Gery I do have a router table safety switch but I was referring to when you handheld the router.

I agree Ken that the “D handle” is most appropriate. Another thought I had was that experienced users like you, don’t rely care where the switch is but for beginners like my I definitely fell more comfortable having the ON/OFF switch in my hand. 

Perhaps the manufacturers discover that the consumers, who the majority are experienced, prefer the round knob and that’s why most are with this style knob.

Personally I prefer the “D handle” style and definitely with build in ON/OFF switch. My next router will be this style unless I can’t find a decent one


----------



## Ralph Barker (Dec 15, 2008)

kolias said:


> Gery I do have a router table safety switch but I was referring to when you handheld the router.


Ah, _that's_ the problem. You're supposed to have a second one for hand-held work.


----------



## Mike (Nov 22, 2004)

Nicolas, I doubt if very many people prefer the round knob handles. Yes, the switch should be on the handles for best results. This is a problem with interchangeable bases. That is why the switch is on the motor.


----------



## kolias (Dec 26, 2008)

Mike now I understand, it’s the interchangeable base for the switch not to be on the handles. 

The interchangeable base is a nice option but when the time comes I think I would still choose a router with the switch in the handle. In addition, I prefer the “D-handles” than the interchangeable base. 

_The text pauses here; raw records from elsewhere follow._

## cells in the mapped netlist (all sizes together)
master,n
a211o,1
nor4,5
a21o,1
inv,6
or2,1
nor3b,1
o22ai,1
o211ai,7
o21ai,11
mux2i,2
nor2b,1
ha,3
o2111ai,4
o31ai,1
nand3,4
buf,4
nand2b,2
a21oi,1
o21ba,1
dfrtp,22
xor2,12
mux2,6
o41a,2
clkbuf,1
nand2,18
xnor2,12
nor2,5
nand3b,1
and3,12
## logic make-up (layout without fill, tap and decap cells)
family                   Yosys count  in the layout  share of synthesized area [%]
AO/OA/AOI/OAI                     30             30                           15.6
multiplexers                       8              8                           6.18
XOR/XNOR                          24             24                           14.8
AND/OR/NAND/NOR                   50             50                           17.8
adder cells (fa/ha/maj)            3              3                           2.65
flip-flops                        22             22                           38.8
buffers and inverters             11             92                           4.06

Ralph when I use the router for hand-held work, it’s plugged on the router table outlet which is controlled with an ON/OFF foot switch. But to my opinion nothing is faster than a switch on the router’s handle


----------



## harrysin (Jan 15, 2007)

You guys from the US and Canada sure have some strange routers, no wonder most of your routing has been done on the table instead of the safer, more versatile plunge method, I am however gratified to see that over the last couple of years more and more members are discovering that there's a big world of exciting routing beyond the table, which is still required of course for some operations.


----------



## Hamlin (Dec 25, 2005)

I believe there is a router that does have this setup. I'm not sure as to which one. I think Harry has one.


----------



## Ralph Barker (Dec 15, 2008)

kolias said:


> . . . Ralph when I use the router for hand-held work, it’s plugged on the router table outlet which is controlled with an ON/OFF foot switch. But to my opinion nothing is faster than a switch on the router’s handle


Understood, Nicolas. I was just teasing about having multiple routers. I probably have 6 or so, acquired over the years.


----------



## Mike (Nov 22, 2004)

Just to bring our new members up to speed, Harry lives in Australia and uses the eco friendly "Abo" router. For those who are not familiar with this easy to learn technique I have attached the following photos.


----------



## kolias (Dec 26, 2008)

Mike said:


> Just to bring our new members up to speed, Harry lives in Australia and uses the eco friendly "Abo" router. For those who are not familiar with this easy to learn technique I have attached the following photos.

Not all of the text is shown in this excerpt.